The sole exception to the modern renovation was an old-fashioned cage elevator. A seven-inch gap yawned between the car's kickplate and the tiled floor. I glanced down into a basement black as a pit.

“Mind the gap,” said Krishna. She pulled aside the elevator's folding metal gate, and we stepped inside. There was no inner safety door.

“Seems weird they updated everything but this,” I said as the cage slowly rose, gears clanking.

“Weird?” Krishna pressed her face against the grille and peered down the shaft. “I don't think so. Easy to arrange an accident.”

“Yeah, but how many accidents before it doesn't look like an accident anymore?”

“Dunno. You want to find out?”

The elevator ground to a stop. Krishna yanked open the gate and bounced out into a windowless corridor. I followed, stepping gingerly over the gap. Behind us the elevator clanked softly, and I glanced back to see it rising to the next floor.
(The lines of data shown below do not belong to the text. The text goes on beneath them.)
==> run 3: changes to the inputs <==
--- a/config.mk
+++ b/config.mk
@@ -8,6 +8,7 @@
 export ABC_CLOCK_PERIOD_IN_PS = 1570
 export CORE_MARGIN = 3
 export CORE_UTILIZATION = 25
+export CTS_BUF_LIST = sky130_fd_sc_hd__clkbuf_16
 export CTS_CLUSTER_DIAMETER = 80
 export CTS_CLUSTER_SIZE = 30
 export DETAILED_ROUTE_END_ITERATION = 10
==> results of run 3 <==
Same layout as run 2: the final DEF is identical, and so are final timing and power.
<file path="config.mk">
export PLATFORM = sky130hd
export DESIGN_NAME = ps2_key_source_flat
export DESIGN_NICKNAME = d
export VERILOG_FILES = /design/src/rtl/ps2_key_source_if.sv /design/src/rtl/ps2_key_source.sv /design/src/flat_wrapper.sv
export SDC_FILE = /design/constraint.sdc
export NUM_CORES = 1
export LEC_CHECK = 0
export BUFFER_PORTS_ARGS = -buffer_cell sky130_fd_sc_hd__buf_4
export CAP_MARGIN = 20
export CORE_MARGIN = 2
export CORE_UTILIZATION = 30
export DETAILED_ROUTE_END_ITERATION = 7
export GPL_ROUTABILITY_DRIVEN = 0
export PLACE_DENSITY = 0.46
export SETUP_SLACK_MARGIN = 0.3
export SLEW_MARGIN = 20
export SYNTH_ARGS = -nofsm -noshare
export SYNTH_HDL_FRONTEND = slang
export SYNTH_SLANG_ARGS = --single-unit
</file>
<file path="constraint.sdc">
create_clock -name clk_sys -period 3.61 [get_ports clk_sys]
set_input_delay 0.9025 -clock clk_sys [delete_from_list [all_inputs] [get_ports clk_sys]]
set_output_delay 0.9025 -clock clk_sys [all_outputs]
set_load 0.02 [all_outputs]
</file>
<file path="src/rtl/ps2_key_source_if.sv">
// Key-event bus published by ps2_key_source.
//   ps2_key    : {toggle, pressed, extended, code[7:0]}; bit 10 flips once per event
//   byte_valid : one-cycle strobe per good received byte (prefix bytes included)
//   byte_data  : last good received byte, held between strobes
//   frame_err  : one-cycle strobe on a parity or stop-bit error
// master drives the bus (the PS/2 receiver), slave consumes it.
interface ps2_key_source_if;
  logic [10:0] ps2_key;
  logic        byte_valid;
  logic [7:0]  byte_data;
  logic        frame_err;

  modport master (
    output ps2_key,
    output byte_valid,
    output byte_data,
    output frame_err
  );

  modport slave (
    input ps2_key,
    input byte_valid,
    input byte_data,
    input frame_err
  );
endinterface

</file>
<file path="src/rtl/ps2_key_source.sv">
// PS/2 keyboard receiver producing the 11-bit toggle-format key event word.
// Deserialises raw PS/2 frames, tracks scan-code set 2 prefixes (E0, F0, E1)
// and publishes one ps2_key update per completed key event.
//   clk_sys  : system clock, all logic on the rising edge
//   reset    : synchronous, active-high
//   ps2_clk  : raw asynchronous PS/2 clock pin
//   ps2_data : raw asynchronous PS/2 data pin
//   key_if   : master side of the key-event bus (ps2_key, byte_valid, byte_data, frame_err)
module ps2_key_source #(
  parameter int unsigned FILTER  = 8,
  parameter int unsigned TIMEOUT = 12000
) (
  input  logic                     clk_sys,
  input  logic                     reset,
  input  logic                     ps2_clk,
  input  logic                     ps2_data,
  ps2_key_source_if.master         key_if
);

  localparam int unsigned FiltW = $clog2(FILTER + 1);
  localparam int unsigned TmoW  = $clog2(TIMEOUT + 1);
  localparam logic [FiltW-1:0] FiltLast = FiltW'(FILTER - 1);
  localparam logic [TmoW-1:0]  TmoLimit = TmoW'(TIMEOUT);

  typedef enum logic [1:0] {StIdle, StData, StParity, StStop} state_e;

  // Input conditioning
  logic [1:0]       clk_sync_q;
  logic [1:0]       dat_sync_q;
  logic             filt_q;
  logic             filt_prev_q;
  logic [FiltW-1:0] filt_cnt_q;
  logic             fall;
  logic             dat_s;

  // Sync flops and filtered clock reset to the idle-high line level so that
  // reset never manufactures a falling edge.
  always_ff @(posedge clk_sys) begin
    if (reset) begin
      clk_sync_q  <= 2'b11;
      dat_sync_q  <= 2'b11;
      filt_q      <= 1'b1;
      filt_prev_q <= 1'b1;
      filt_cnt_q  <= '0;
    end else begin
      clk_sync_q  <= {clk_sync_q[0], ps2_clk};
      dat_sync_q  <= {dat_sync_q[0], ps2_data};
      filt_prev_q <= filt_q;
      if (clk_sync_q[1] != filt_q) begin
        // Accept the new level only after FILTER consecutive differing cycles.
        if (filt_cnt_q == FiltLast) begin
          filt_q     <= clk_sync_q[1];
          filt_cnt_q <= '0;
        end else begin
          filt_cnt_q <= filt_cnt_q + 1'b1;
        end
      end else begin
        filt_cnt_q <= '0;
      end
    end
  end

  assign fall  = filt_prev_q & ~filt_q;
  assign dat_s = dat_sync_q[1];

  // Frame FSM and prefix decode
  state_e          state_q;
  logic [2:0]      bit_cnt_q;
  logic [7:0]      sr_q;
  logic            par_q;
  logic [TmoW-1:0] tmo_q;
  logic            ext_q;
  logic            brk_q;
  logic [2:0]      skip_q;
  logic [10:0]     key_q;
  logic            byte_valid_q;
  logic [7:0]      byte_data_q;
  logic            frame_err_q;

  function automatic logic is_response(input logic [7:0] b);
    case (b)
      8'h00, 8'hAA, 8'hEE, 8'hFA, 8'hFC, 8'hFD, 8'hFE, 8'hFF: return 1'b1;
      default:                                                return 1'b0;
    endcase
  endfunction

  always_ff @(posedge clk_sys) begin
    if (reset) begin
      state_q      <= StIdle;
      bit_cnt_q    <= '0;
      sr_q         <= '0;
      par_q        <= 1'b0;
      tmo_q        <= '0;
      ext_q        <= 1'b0;
      brk_q        <= 1'b0;
      skip_q       <= '0;
      key_q        <= '0;
      byte_valid_q <= 1'b0;
      byte_data_q  <= '0;
      frame_err_q  <= 1'b0;
    end else begin
      byte_valid_q <= 1'b0;
      frame_err_q  <= 1'b0;
      if (fall) begin
        // A falling edge always wins over timeout expiry.
        tmo_q <= '0;
        unique case (state_q)
          StIdle: begin
            // A high data level here is a spurious edge, not a start bit.
            if (!dat_s) begin
              state_q   <= StData;
              bit_cnt_q <= '0;
            end
          end
          StData: begin
            sr_q      <= {dat_s, sr_q[7:1]};
            bit_cnt_q <= bit_cnt_q + 3'd1;
            if (bit_cnt_q == 3'd7) begin
              state_q <= StParity;
            end
          end
          StParity: begin
            par_q   <= dat_s;
            state_q <= StStop;
          end
          StStop: begin
            state_q <= StIdle;
            if (dat_s && (^{sr_q, par_q})) begin
              byte_valid_q <= 1'b1;
              byte_data_q  <= sr_q;
              if (skip_q != 3'd0) begin
                // Swallowing the remainder of the Pause sequence.
                skip_q <= skip_q - 3'd1;
              end else if (sr_q == 8'hE0) begin
                ext_q <= 1'b1;
              end else if (sr_q == 8'hF0) begin
                brk_q <= 1'b1;
              end else if (sr_q == 8'hE1) begin
                skip_q <= 3'd7;
                ext_q  <= 1'b0;
                brk_q  <= 1'b0;
              end else if (is_response(sr_q)) begin
                ext_q <= 1'b0;
                brk_q <= 1'b0;
              end else begin
                key_q <= {~key_q[10], ~brk_q, ext_q, sr_q};
                ext_q <= 1'b0;
                brk_q <= 1'b0;
              end
            end else begin
              frame_err_q <= 1'b1;
              ext_q       <= 1'b0;
              brk_q       <= 1'b0;
              skip_q      <= '0;
            end
          end
          default: state_q <= StIdle;
        endcase
      end else if (state_q != StIdle) begin
        // Stalled frame: drop the partial byte, leave prefix state alone.
        if (tmo_q == TmoLimit) begin
          state_q <= StIdle;
          tmo_q   <= '0;
        end else begin
          tmo_q <= tmo_q + 1'b1;
        end
      end else begin
        tmo_q <= '0;
      end
    end
  end

  assign key_if.ps2_key    = key_q;
  assign key_if.byte_valid = byte_valid_q;
  assign key_if.byte_data  = byte_data_q;
  assign key_if.frame_err  = frame_err_q;

endmodule

</file>
<file path="src/flat_wrapper.sv">
// flat-port wrapper written by rule: the top's interface ports become plain ports
module ps2_key_source_flat 
#(
  parameter int unsigned FILTER  = 8,
  parameter int unsigned TIMEOUT = 12000
)
  (clk_sys, reset, ps2_clk, ps2_data, key_if_ps2_key, key_if_byte_valid, key_if_byte_data, key_if_frame_err);
  ps2_key_source_if key_if_i ();
  input  logic clk_sys;
  input  logic reset;
  input  logic ps2_clk;
  input  logic ps2_data;
  output wire logic [$bits(key_if_i.ps2_key)-1:0] key_if_ps2_key;
  output wire logic [$bits(key_if_i.byte_valid)-1:0] key_if_byte_valid;
  output wire logic [$bits(key_if_i.byte_data)-1:0] key_if_byte_data;
  output wire logic [$bits(key_if_i.frame_err)-1:0] key_if_frame_err;
  assign key_if_ps2_key = key_if_i.ps2_key;
  assign key_if_byte_valid = key_if_i.byte_valid;
  assign key_if_byte_data = key_if_i.byte_data;
  assign key_if_frame_err = key_if_i.frame_err;
  ps2_key_source #(.FILTER(FILTER), .TIMEOUT(TIMEOUT)) u_core (.clk_sys(clk_sys), .reset(reset), .ps2_clk(ps2_clk), .ps2_data(ps2_data), .key_if(key_if_i));
endmodule
</file>
# Yosys cells after proc, flatten, opt, wreduce, memory -nomap -nowiden
# Cells that the tools add are included.
# word_totals
reg_bits,64
latchBits,0
ramBits,0
rom_bits,0
inputBits,4
word_cells,115
memories,0
# op_classes
n_addsub,4
n_mul,0
n_div,0
order_cmp,0
eq_ne,26
shift,0
muxes,32
bitwise,13
n_reduce_logical,23
# ops
operator,count
equality test 8 bit (second input constant),10
two-way mux 1 bit,19
two-way mux 3 bit,6
!= test 3 bit (second input constant),6
adder 14 x 1 -> 14 bit (second input constant),1
equality test 14 bit (second input constant),1
inverter 1 bit,12
AND reduction 4 bit,3
two-way mux 2 bit,5
XOR reduction 9 bit,1
logical NOT 8 bit,1
one-hot mux 2 bit (4 select lines),1
AND reduction 8 bit,1
nonzero test 2 bit,4
OR reduction 8 bit,1
!= test 2 bit (second input constant),3
one-hot mux 3 bit (2 select lines),1
AND reduction 2 bit,3
AND reduction 3 bit,2
OR reduction 3 bit,2
AND reduction 5 bit,1
adder 4 x 1 -> 4 bit (second input constant),1
equality test 2 bit (second input constant),2
equality test 4 x 3 -> 1 bit (second input constant),1
10 further kinds,10

# Logic depth before layout (Yosys ltp)
# Gate-level depths: netlist (run 1).
# depth
word_depth,13
depth_mapped,9
mapped_depth_nobuf,8

# Worst setup path before layout (run 1)
# Ideal clock, no wire load.
# synth_timing
path_kind,flip-flop to flip-flop
start,register u_core.sr_q[0]
end,"register u_core.key_q[10], in the netlist u_core.key_if.ps2_key[10]"
setup_time_ps,121
t_arrival_ps,2078
t_required_ps,3489
setup_slack_ps,1411
path_stages_with_launch,7
n_path_buf,1
path_cell_list,dfxtp_1 buf_4 xor2_2 xnor3_1 mux2_4 nor4_4 mux2_4
# synth_via
elab_chain_cells,13
word_cells_on_any_way,28
cone_classes,10 x eq/ne; 9 x mux; 4 x bitwise; 5 x reduce/logical
# synth_rtl
item,line_no,text
from (decl),ps2_key_source.sv:69,logic [7:0] sr_q;
from (signal assigned),ps2_key_source.sv:116,"sr_q <= {dat_s, sr_q[7:1]};"
equality test 8 bit / logical NOT 8 bit (equally long branches),ps2_key_source.sv:81,case (b)
OR reduction 8 bit,ps2_key_source.sv:81,
two-way mux 1 bit,ps2_key_source.sv:81,
two-way mux 1 bit,ps2_key_source.sv:138,end else if (sr_q == 8'hE1) begin
two-way mux 1 bit,ps2_key_source.sv:136,end else if (sr_q == 8'hF0) begin
two-way mux 1 bit,ps2_key_source.sv:134,end else if (sr_q == 8'hE0) begin
two-way mux 1 bit,ps2_key_source.sv:131,if (skip_q != 3'd0) begin
two-way mux 1 bit,ps2_key_source.sv:128,"if (dat_s && (^{sr_q, par_q})) begin"
two-way mux 1 bit,ps2_key_source.sv:107,unique case (state_q)
two-way mux 1 bit,ps2_key_source.sv:104,if (fall) begin
two-way mux 1 bit,ps2_key_source.sv:88,if (reset) begin
inverter 1 bit (no line),-,
AND reduction 8 bit (no line) *,-,
to (signal assigned),ps2_key_source.sv:146,"key_q <= {~key_q[10], ~brk_q, ext_q, sr_q};"
to (decl),ps2_key_source.sv:75,logic [10:0] key_q;
# Mark *: on every way between the ends. The rest lies on a longest branch, timed or not. The select of a mux whose other input is x is not followed.
# A chain may end at the register's enable or synchronous reset.

# Final worst setup path (run 1)
# layout_timing
start,register u_core.sr_q[0]
end,"register u_core.key_q[9], in the netlist u_core.key_if.ps2_key[9]"
# The elaborated chain is that of the path after synthesis.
“There's a little room up top,” said Krishna. “Morven's secret place.”

Here too the walls, floor, and ceiling were all painted gray. Recessed low-light bulbs made the door at the end of the corridor seem to recede as we walked toward it. It was like gazing through the wrong end of a gigantic telescope. Krishna's wrenlike figure didn't dispel the illusion.

“This is it,” she said when we reached the door.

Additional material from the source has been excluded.